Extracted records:

Context: an optimization exercise on an open-source flow, tuned for small area. The choices shown serve that exercise and are no tape-out recipe. Function was checked by simulation only, so behaviour that the tests miss may differ from the original. No activity file was given, so power comes from the tool's default toggle rates. The flow treats the clock pin as an ideal source, which a real chip does not have.

Setup of main:
// spi_eeprom_slave
module spi_eeprom_slave #(
  parameter int AW      = 7,
  parameter int PAGE_AW = 4
) (
  input  logic clk,
  input  logic rst,
  input  logic sck,
  input  logic csn,
  input  logic mosi,
  output logic miso,
  output logic miso_oe,
  output logic wel
);
  localparam int NL = 64;    
  localparam int LW = 16;    
  typedef enum logic [3:0] {
    IDLE   = 4'd0,
    CMD    = 4'd1,
    ADDR_R = 4'd2,
    ADDR_W = 4'd3,
    WR0    = 4'd4,    
    WR1    = 4'd5,    
    IGN    = 4'd6,
    IGN_S  = 4'd7,    
    IGN_C  = 4'd8,    
    RD     = 4'd12,
    ST     = 4'd13
  } state_t;
  logic [2:0]      sck_q;
  logic [1:0]      csn_q;
  logic [1:0]      mosi_q;
  state_t          state_q;
  logic [2:0]      bit_cnt_q;
  logic [6:0]      shift_q;
  logic [AW-1:0]   addr_q;
  logic            miso_q;
  logic            wel_q;
  logic [3:0]      phase_q;
  logic            fill_q;
  logic            wv_q;
  logic [7:0]      wbuf_q;
  logic            near_q;
  logic [LW-1:0]   loop_q [NL];
  logic            sck_rise;
  logic            sck_fall;
  ...
Size: roughly 1,700 cells after synthesis, about 1,100 flip-flops, roughly 26,000 µm² of cells after synthesis.
Settings: LEC_CHECK=0, CAP_MARGIN=20, CORE_MARGIN=2, CORE_UTILIZATION=40, CTS_BUF_LIST=sky130_fd_sc_hd__clkbuf_16, CTS_CLUSTER_DIAMETER=70, CTS_CLUSTER_SIZE=26, SLEW_MARGIN=20, SYNTH_HIERARCHICAL=1, SYNTH_MINIMUM_KEEP_SIZE=0; clock period 8.0 ns.
run.sh (not shown) runs the stock make flow with config.mk's settings and CLKGATE_MAP_FILE= SYNTH_SCRIPT=/design/flow/synth_recipe.tcl, a recipe that flattens the netlist after the stock synthesis.
--- input diff main..the feature branch ---
Settings: CTS_CLUSTER_SIZE: 26 -> 30; CTS_CLUSTER_DIAMETER: 70 -> 80.
--- outcome ---
Summary of the feature branch over main: clock power share now sits lower, final weighted congestion in routability-driven placement essentially unchanged, average wire length per cell after detail routing held steady. Core utilization, main and the feature branch: smaller value in the feature branch. Summary: with main as the reference, net switching power figure in the feature branch moved down slightly. The feature branch against main: number of DRC violations after detailed-routing iteration 0 now smaller, final standard cell count with taps included and fillers excluded shows a reduction of 0.30%, antenna diode count about even. The combinational cell fraction of total power on the feature branch is in line with that on main. Per the comparison of the feature branch with main, total power now smaller; setup slack now smaller.

* * *

Another version of the RTL of spi_eeprom_slave (not shown whole).
Size: roughly 1700 cells after synthesis, ~1100 flip-flops, roughly 0.026 mm2 of cells after synthesis.
Settings: LEC_CHECK=0, CAP_MARGIN=20, CORE_MARGIN=2, CORE_UTILIZATION=40, CTS_BUF_LIST=sky130_fd_sc_hd__clkbuf_16, CTS_CLUSTER_DIAMETER=80, CTS_CLUSTER_SIZE=30, SLEW_MARGIN=20, SYNTH_HIERARCHICAL=1, SYNTH_MINIMUM_KEEP_SIZE=0; clock period 8.0 ns.
standard.sh (not shown) runs the stock make flow with config.mk's settings and CLKGATE_MAP_FILE= SYNTH_SCRIPT=/design/flow/synth_recipe.tcl, a recipe that flattens the netlist after the stock synthesis.
==> flow/flow/run.sh <==
#!/bin/bash
# The standard layout (standard.sh), with clock tree synthesis told not to add dummy
# loads for balancing: clkbuf_16 buffers, sink clusters of at most 32 flip-flops within
# 90 um. Everything else, synthesis included, is the standard flow.
set -euo pipefail
export CTS_ARGS="-sink_clustering_enable -repair_clock_nets -buf_list sky130_fd_sc_hd__clkbuf_16 -sink_clustering_size 32 -sink_clustering_max_diameter 90 -dont_use_dummy_load"
bash standard.sh finish > standard_flow.log 2>&1
==> next run, changes <==
==> flow/flow/run.sh (replaced) <==
#!/bin/bash
# The standard layout (standard.sh) with two changes:
#  - clock tree synthesis adds no dummy loads for balancing and uses clkbuf_16 buffers
#    on sink clusters of at most 32 flip-flops within 90 um;
#  - the buffer that global placement puts on every input and output port is buf_1.
# Everything else, synthesis included, is the standard flow.
set -euo pipefail
export CTS_ARGS="-sink_clustering_enable -repair_clock_nets -buf_list sky130_fd_sc_hd__clkbuf_16 -sink_clustering_size 32 -sink_clustering_max_diameter 90 -dont_use_dummy_load"
export BUFFER_PORTS_ARGS="-buffer_cell sky130_fd_sc_hd__buf_1"
bash standard.sh finish > standard_flow.log 2>&1
=> First-iteration DRC count went up by 16%; maximum frequency came out higher by 1.3%; worst hold slack degrades by 0.0039 ns; non-clock buffer count went down by 2; die area stays the same; worst setup slack improved by 0.066 ns; via count increases by 0.92%; routed wire length hardly moves; cell area stays flat; core utilization hardly moves.
==> next run, changes <==
==> flow/run.sh (new file) <==
#!/bin/bash
# synth_recipe.tcl (not shown) runs the flow's synth.tcl, then flattens the netlist and writes it again
# the make line also repeats each setting of config.mk as NAME=value (left out here)
make -C /OpenROAD-flow-scripts/flow DESIGN_CONFIG=/design/flow/config.mk WORK_HOME=/design/flow/orfs CLKGATE_MAP_FILE= SYNTH_SCRIPT=/design/flow/synth_recipe.tcl finish
removed: flow/flow/run.sh
removed: flow/standard.sh
Result:
- synthesized area stays the same
- count of clock-buffer cells in the layout came out higher by 6
- clock skew came out lower by 0.026 ns
- worst setup slack is worse by 0.063 ns
- non-clock buffer count came out higher by 2
- routed wire length came out higher slightly
- global-route usage is about the same
- worst hold slack is better by 0.016 ns
- critical path depth is unchanged
==> next run, changes <==
==> flow/flow/run.sh (new file) <==
#!/bin/bash
# The standard layout (standard.sh), with clock tree synthesis told not to add dummy
# loads for balancing: clkbuf_16 buffers, sink clusters of at most 30 flip-flops within
# 80 um. Everything else, synthesis included, is the standard flow.
set -euo pipefail
export CTS_ARGS="-sink_clustering_enable -repair_clock_nets -buf_list sky130_fd_sc_hd__clkbuf_16 -sink_clustering_size 30 -sink_clustering_max_diameter 80 -dont_use_dummy_load"
bash standard.sh finish > standard_flow.log 2>&1
==> flow/standard.sh (new file) <==
#!/bin/bash
# synth_recipe.tcl (not shown) runs the flow's synth.tcl, then flattens the netlist and writes it again
# the make line also repeats each setting of config.mk as NAME=value (left out here)
make -C /OpenROAD-flow-scripts/flow DESIGN_CONFIG=/design/flow/config.mk WORK_HOME=/design/flow/orfs CLKGATE_MAP_FILE= SYNTH_SCRIPT=/design/flow/synth_recipe.tcl "${@:-finish}"
removed: flow/run.sh
The new run completed without violations.
Cell area goes down by 0.66%.
Synthesized cell count stays the same.
Cell count goes down by 0.46%.
Power goes down by 2.0%.
Sequential power is about the same.

-- afterwards: timing with drivers on the ports --
Ports are ideal in the flow. The routed layouts listed here were re-timed in OpenROAD.
Step 1 assumes that a clkbuf_16 drives the clock port and a buf_2 every other input.
Step 2 also shifts input and output timing later by t, the mid clock arrival at the registers, as if the neighbouring blocks saw the same clock.
a / b / c = ideal / step 1 / step 2; a / b = the first two.
| run | t (ns) | setup slack, ns | worst data-port slew with drivers (ns) |
|---|---|---|---|
| main | 0.657 | 2.546 / 2.546 / 2.546 | 0.07 |
| the feature branch | 0.656 | 2.395 / 2.395 / 2.395 | 0.07 |
| the first run of note 2 | 0.629 | 2.922 / 2.922 / 2.922 | 0.05 |
| the second run of note 2 | 0.637 | 2.988 / 2.988 / 2.988 | 0.03 |
| the third run of note 2 | 0.655 | 2.925 / 2.925 / 2.925 | 0.04 |
| the fourth run of note 2 | 0.630 | 2.937 / 2.937 / 2.937 | 0.05 |
After both steps setup and hold are still met in every run listed.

**Exercise instructions**
Count the lines in the records that include the word "branch". Report the total alone.

**Solution for this exercise**
3